== Provided material ==

### src/stqg_pkg.sv
// Shared constants, codes and control/status types of the tiled sprite quad generator.
package stqg_pkg;

	localparam int MAX_QUADS       = 64;
	localparam int COORD_FRAC_BITS = 8;

	localparam int CW   = 20;                          // Q12.8 coordinate
	localparam int SZW  = 13;                          // texture size
	localparam int UVW  = 17;                          // Q1.16 texture coordinate, 0..65536
	localparam int BSW  = CW + 1;                      // start skew
	localparam int X1W  = CW + 2;                      // texel position of a tile edge
	localparam int TPW  = CW + 3;                      // texel position incl. tile extent
	localparam int NW   = $clog2(MAX_QUADS + 1);       // quad counter
	localparam int CIW  = 3;                           // config register index
	localparam int QTW  = 16;                          // quotient bits below saturation

	// config register indexes
	localparam logic [CIW-1:0] REG_TEX_W   = 3'd0;
	localparam logic [CIW-1:0] REG_TEX_H   = 3'd1;
	localparam logic [CIW-1:0] REG_FRAME_W = 3'd2;
	localparam logic [CIW-1:0] REG_FRAME_H = 3'd3;
	localparam logic [CIW-1:0] REG_SRC_X   = 3'd4;
	localparam logic [CIW-1:0] REG_SRC_Y   = 3'd5;

	// repeat modes
	localparam logic [1:0] MODE_REP_X = 2'd0;
	localparam logic [1:0] MODE_REP_Y = 2'd1;

	// texture coordinate being divided
	localparam logic [1:0] SEL_UL = 2'd0;
	localparam logic [1:0] SEL_UR = 2'd1;
	localparam logic [1:0] SEL_VT = 2'd2;
	localparam logic [1:0] SEL_VB = 2'd3;

	typedef struct packed {
		logic       load;
		logic       setup;
		logic       tile;
		logic       div_start;
		logic       div_store;
		logic [1:0] div_sel;
		logic       advance;
	} stqg_cmd_t;

	typedef struct packed {
		logic empty;
		logic div_done;
		logic x_more;
		logic y_more;
		logic at_max;
	} stqg_sts_t;

endpackage

### src/stqg_div.sv
// Bit-serial divider: saturating texel position to Q0.16 quotient, one bit per cycle.
module stqg_div (
	input  logic                     clk,
	input  logic                     arst_n,
	input  logic                     start,
	input  logic [stqg_pkg::TPW-1:0] pos,
	input  logic [stqg_pkg::SZW-1:0] size,
	output logic                     done,
	output logic                     ovf,
	output logic [stqg_pkg::QTW-1:0] quot
);
	import stqg_pkg::*;

	localparam int DW   = TPW + QTW;
	localparam int CNTW = $clog2(QTW + 1);

	logic [DW-1:0]    dvd;
	logic [SZW:0]     trial;
	logic             ge;
	logic [SZW-1:0]   rem_q;
	logic [SZW-1:0]   size_q;
	logic [QTW-1:0]   sh_q;
	logic [QTW-1:0]   quot_q;
	logic [CNTW-1:0]  cnt_q;
	logic             busy_q;
	logic             done_q;
	logic             ovf_q;

	// dividend scaled so the quotient lands in Q0.16
	assign dvd   = DW'(pos) << (QTW - COORD_FRAC_BITS);
	assign trial = {rem_q, sh_q[QTW-1]};
	assign ge    = trial >= {1'b0, size_q};

	// control
	always_ff @(posedge clk or negedge arst_n) begin
		if (!arst_n) begin
			busy_q <= 1'b0;
			done_q <= 1'b0;
			cnt_q  <= '0;
		end else begin
			done_q <= 1'b0;
			if (start) begin
				busy_q <= 1'b1;
				cnt_q  <= CNTW'(QTW);
			end else if (busy_q) begin
				cnt_q <= cnt_q - 1'b1;
				if (cnt_q == CNTW'(1)) begin
					busy_q <= 1'b0;
					done_q <= 1'b1;
				end
			end
		end
	end

	// restoring division step
	always_ff @(posedge clk) begin
		if (start) begin
			ovf_q  <= (TPW+1)'(pos) >= ((TPW+1)'(size) << COORD_FRAC_BITS);
			rem_q  <= SZW'(dvd >> QTW);
			sh_q   <= dvd[QTW-1:0];
			quot_q <= '0;
			size_q <= size;
		end else if (busy_q) begin
			rem_q  <= ge ? SZW'(trial - {1'b0, size_q}) : trial[SZW-1:0];
			sh_q   <= {sh_q[QTW-2:0], 1'b0};
			quot_q <= {quot_q[QTW-2:0], ge};
		end
	end

	assign done = done_q;
	assign ovf  = ovf_q;
	assign quot = quot_q;

endmodule

### src/stqg_datapath.sv
// Datapath: config registers, request set-up, tile geometry and texture coordinates.
module stqg_datapath (
	input  logic                      clk,
	input  logic                      arst_n,
	input  stqg_pkg::stqg_cmd_t       cmd,
	output stqg_pkg::stqg_sts_t       sts,
	input  logic                      cfg_we,
	input  logic [stqg_pkg::CIW-1:0]  cfg_index,
	input  logic [stqg_pkg::CW-1:0]   cfg_data,
	input  logic [stqg_pkg::CW-1:0]   pos_x,
	input  logic [stqg_pkg::CW-1:0]   pos_y,
	input  logic [stqg_pkg::CW-1:0]   area_left,
	input  logic [stqg_pkg::CW-1:0]   area_top,
	input  logic [stqg_pkg::CW-1:0]   area_right,
	input  logic [stqg_pkg::CW-1:0]   area_bottom,
	input  logic [1:0]                mode,
	input  logic                      mirror,
	input  logic [15:0]               depth_z,
	input  logic [31:0]               color,
	output logic [stqg_pkg::CW-1:0]   quad_x,
	output logic [stqg_pkg::CW-1:0]   quad_y,
	output logic [stqg_pkg::CW-1:0]   quad_w,
	output logic [stqg_pkg::CW-1:0]   quad_h,
	output logic [stqg_pkg::UVW-1:0]  u_left,
	output logic [stqg_pkg::UVW-1:0]  u_right,
	output logic [stqg_pkg::UVW-1:0]  v_top,
	output logic [stqg_pkg::UVW-1:0]  v_bottom,
	output logic [15:0]               out_depth,
	output logic [31:0]               out_color
);
	import stqg_pkg::*;

	localparam logic [UVW-1:0] UV_ONE = UVW'(1 << QTW);

	// config
	logic [SZW-1:0] tex_w_q, tex_h_q;
	logic [CW-1:0]  frame_w_q, frame_h_q, src_x_q, src_y_q;

	// request
	logic [CW-1:0]  px_q, py_q, left_q, top_q, ex_q, ey_q;
	logic           rep_x_q, rep_y_q, mirror_q;
	logic [15:0]    depth_q;
	logic [31:0]    color_q;

	// walk state
	logic [BSW-1:0] bsx_q, bsy_q;
	logic [CW-1:0]  cx_q, rx_q, ry_q, nrx_q, nry_q;
	logic           fx_q, fy_q, x_more_q, y_more_q;
	logic [NW-1:0]  n_q;
	logic [CW-1:0]  dx_q, dy_q;
	logic [X1W-1:0] x1_q, y1_q;
	logic [UVW-1:0] ul_q, ur_q, vt_q, vb_q;

	// config writes
	always_ff @(posedge clk or negedge arst_n) begin
		if (!arst_n) begin
			tex_w_q   <= SZW'(256);
			tex_h_q   <= SZW'(256);
			frame_w_q <= CW'(8192);
			frame_h_q <= CW'(8192);
			src_x_q   <= '0;
			src_y_q   <= '0;
		end else if (cfg_we) begin
			case (cfg_index)
				REG_TEX_W:   tex_w_q   <= cfg_data[SZW-1:0];
				REG_TEX_H:   tex_h_q   <= cfg_data[SZW-1:0];
				REG_FRAME_W: frame_w_q <= cfg_data;
				REG_FRAME_H: frame_h_q <= cfg_data;
				REG_SRC_X:   src_x_q   <= cfg_data;
				REG_SRC_Y:   src_y_q   <= cfg_data;
				default: ;
			endcase
		end
	end

	// request capture
	always_ff @(posedge clk) begin
		if (cmd.load) begin
			px_q     <= pos_x;
			py_q     <= pos_y;
			left_q   <= area_left;
			top_q    <= area_top;
			ex_q     <= area_right;
			ey_q     <= area_bottom;
			rep_x_q  <= mode != MODE_REP_Y;
			rep_y_q  <= mode != MODE_REP_X;
			mirror_q <= mirror;
			depth_q  <= depth_z;
			color_q  <= color;
		end
	end

	// set-up: start point and start skew
	logic [BSW-1:0] pfx, pfy, bsx0, bsy0, bsx_s, bsy_s;
	logic [CW-1:0]  cx_s, cy_s;
	logic           clip_x;

	always_comb begin
		pfx    = BSW'(px_q) + BSW'(frame_w_q);
		pfy    = BSW'(py_q) + BSW'(frame_h_q);
		bsx0   = (BSW'(left_q) > pfx) ? BSW'(left_q) - pfx : '0;
		bsy0   = (BSW'(top_q) > pfy) ? BSW'(top_q) - pfy : '0;
		clip_x = !rep_x_q && (px_q < left_q);
		bsx_s  = clip_x ? bsx0 + BSW'(left_q - px_q) : bsx0;
		bsy_s  = bsy0;
		cx_s   = (rep_x_q || clip_x) ? left_q : px_q;
		cy_s   = rep_y_q ? top_q : py_q;
	end

	// tile geometry and the step to the next tile
	logic [BSW-1:0] skx, sky, limx, limy;
	logic [CW-1:0]  remx, remy, dx_s, dy_s;
	logic [X1W-1:0] nx, ny;

	always_comb begin
		skx  = fx_q ? bsx_q : '0;
		sky  = fy_q ? bsy_q : '0;
		limx = (BSW'(frame_w_q) > skx) ? BSW'(frame_w_q) - skx : '0;
		limy = (BSW'(frame_h_q) > sky) ? BSW'(frame_h_q) - sky : '0;
		remx = ex_q - rx_q;
		remy = ey_q - ry_q;
		dx_s = (limx < BSW'(remx)) ? CW'(limx) : remx;
		dy_s = (limy < BSW'(remy)) ? CW'(limy) : remy;
		nx   = X1W'(rx_q) + X1W'(frame_w_q) - X1W'(skx);
		ny   = X1W'(ry_q) + X1W'(frame_h_q) - X1W'(sky);
	end

	// walk control
	always_ff @(posedge clk or negedge arst_n) begin
		if (!arst_n) begin
			fx_q <= 1'b1;
			fy_q <= 1'b1;
			n_q  <= '0;
		end else if (cmd.setup) begin
			fx_q <= 1'b1;
			fy_q <= 1'b1;
			n_q  <= '0;
		end else if (cmd.advance) begin
			n_q <= n_q + 1'b1;
			if (x_more_q) begin
				fx_q <= 1'b0;
			end else begin
				fx_q <= 1'b1;
				fy_q <= 1'b0;
			end
		end
	end

	always_ff @(posedge clk) begin
		if (cmd.setup) begin
			bsx_q <= bsx_s;
			bsy_q <= bsy_s;
			cx_q  <= cx_s;
			rx_q  <= cx_s;
			ry_q  <= cy_s;
		end else if (cmd.advance) begin
			if (x_more_q) begin
				rx_q <= nrx_q;
			end else begin
				rx_q <= cx_q;
				ry_q <= nry_q;
			end
		end
		if (cmd.tile) begin
			dx_q     <= dx_s;
			dy_q     <= dy_s;
			x1_q     <= X1W'(src_x_q) + X1W'(skx);
			y1_q     <= X1W'(src_y_q) + X1W'(sky);
			nrx_q    <= CW'(nx);
			nry_q    <= CW'(ny);
			x_more_q <= rep_x_q && (nx < X1W'(ex_q));
			y_more_q <= rep_y_q && (ny < X1W'(ey_q));
		end
	end

	// texture coordinate division
	logic [TPW-1:0] div_pos;
	logic [SZW-1:0] div_size, tw_eff, th_eff;
	logic           div_done, div_ovf;
	logic [QTW-1:0] div_quot;
	logic [UVW-1:0] u_val, v_val;

	always_comb begin
		tw_eff = (tex_w_q == '0) ? SZW'(1) : tex_w_q;
		th_eff = (tex_h_q == '0) ? SZW'(1) : tex_h_q;
		case (cmd.div_sel)
			SEL_UL:  div_pos = TPW'(x1_q);
			SEL_UR:  div_pos = TPW'(x1_q) + TPW'(dx_q);
			SEL_VT:  div_pos = TPW'(y1_q);
			SEL_VB:  div_pos = TPW'(y1_q) + TPW'(dy_q);
			default: div_pos = '0;
		endcase
		div_size = (cmd.div_sel == SEL_UL || cmd.div_sel == SEL_UR) ? tw_eff : th_eff;
		u_val    = div_ovf ? UV_ONE : UVW'(div_quot);
		v_val    = div_ovf ? '0 : UV_ONE - UVW'(div_quot);
	end

	stqg_div u_div (
		.clk    (clk),
		.arst_n (arst_n),
		.start  (cmd.div_start),
		.pos    (div_pos),
		.size   (div_size),
		.done   (div_done),
		.ovf    (div_ovf),
		.quot   (div_quot)
	);

	always_ff @(posedge clk) begin
		if (cmd.div_store) begin
			case (cmd.div_sel)
				SEL_UL:  ul_q <= u_val;
				SEL_UR:  ur_q <= u_val;
				SEL_VT:  vt_q <= v_val;
				SEL_VB:  vb_q <= v_val;
				default: ;
			endcase
		end
	end

	// status
	assign sts.empty    = (cx_s >= ex_q) || (cy_s >= ey_q);
	assign sts.div_done = div_done;
	assign sts.x_more   = x_more_q;
	assign sts.y_more   = y_more_q;
	assign sts.at_max   = n_q == NW'(MAX_QUADS - 1);

	// result fields
	assign quad_x    = rx_q;
	assign quad_y    = ry_q;
	assign quad_w    = dx_q;
	assign quad_h    = dy_q;
	assign u_left    = mirror_q ? ur_q : ul_q;
	assign u_right   = mirror_q ? ul_q : ur_q;
	assign v_top     = vt_q;
	assign v_bottom  = vb_q;
	assign out_depth = depth_q;
	assign out_color = color_q;

endmodule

===

▸ **Required action**: Starting with the first line of the entries, transcribe every line up to and including the one with "localparam int CIW".

▸ **Written solution**:
### src/stqg_pkg.sv
// Shared constants, codes and control/status types of the tiled sprite quad generator.
package stqg_pkg;

	localparam int MAX_QUADS       = 64;
	localparam int COORD_FRAC_BITS = 8;

	localparam int CW   = 20;                          // Q12.8 coordinate
	localparam int SZW  = 13;                          // texture size
	localparam int UVW  = 17;                          // Q1.16 texture coordinate, 0..65536
	localparam int BSW  = CW + 1;                      // start skew
	localparam int X1W  = CW + 2;                      // texel position of a tile edge
	localparam int TPW  = CW + 3;                      // texel position incl. tile extent
	localparam int NW   = $clog2(MAX_QUADS + 1);       // quad counter
	localparam int CIW  = 3;                           // config register index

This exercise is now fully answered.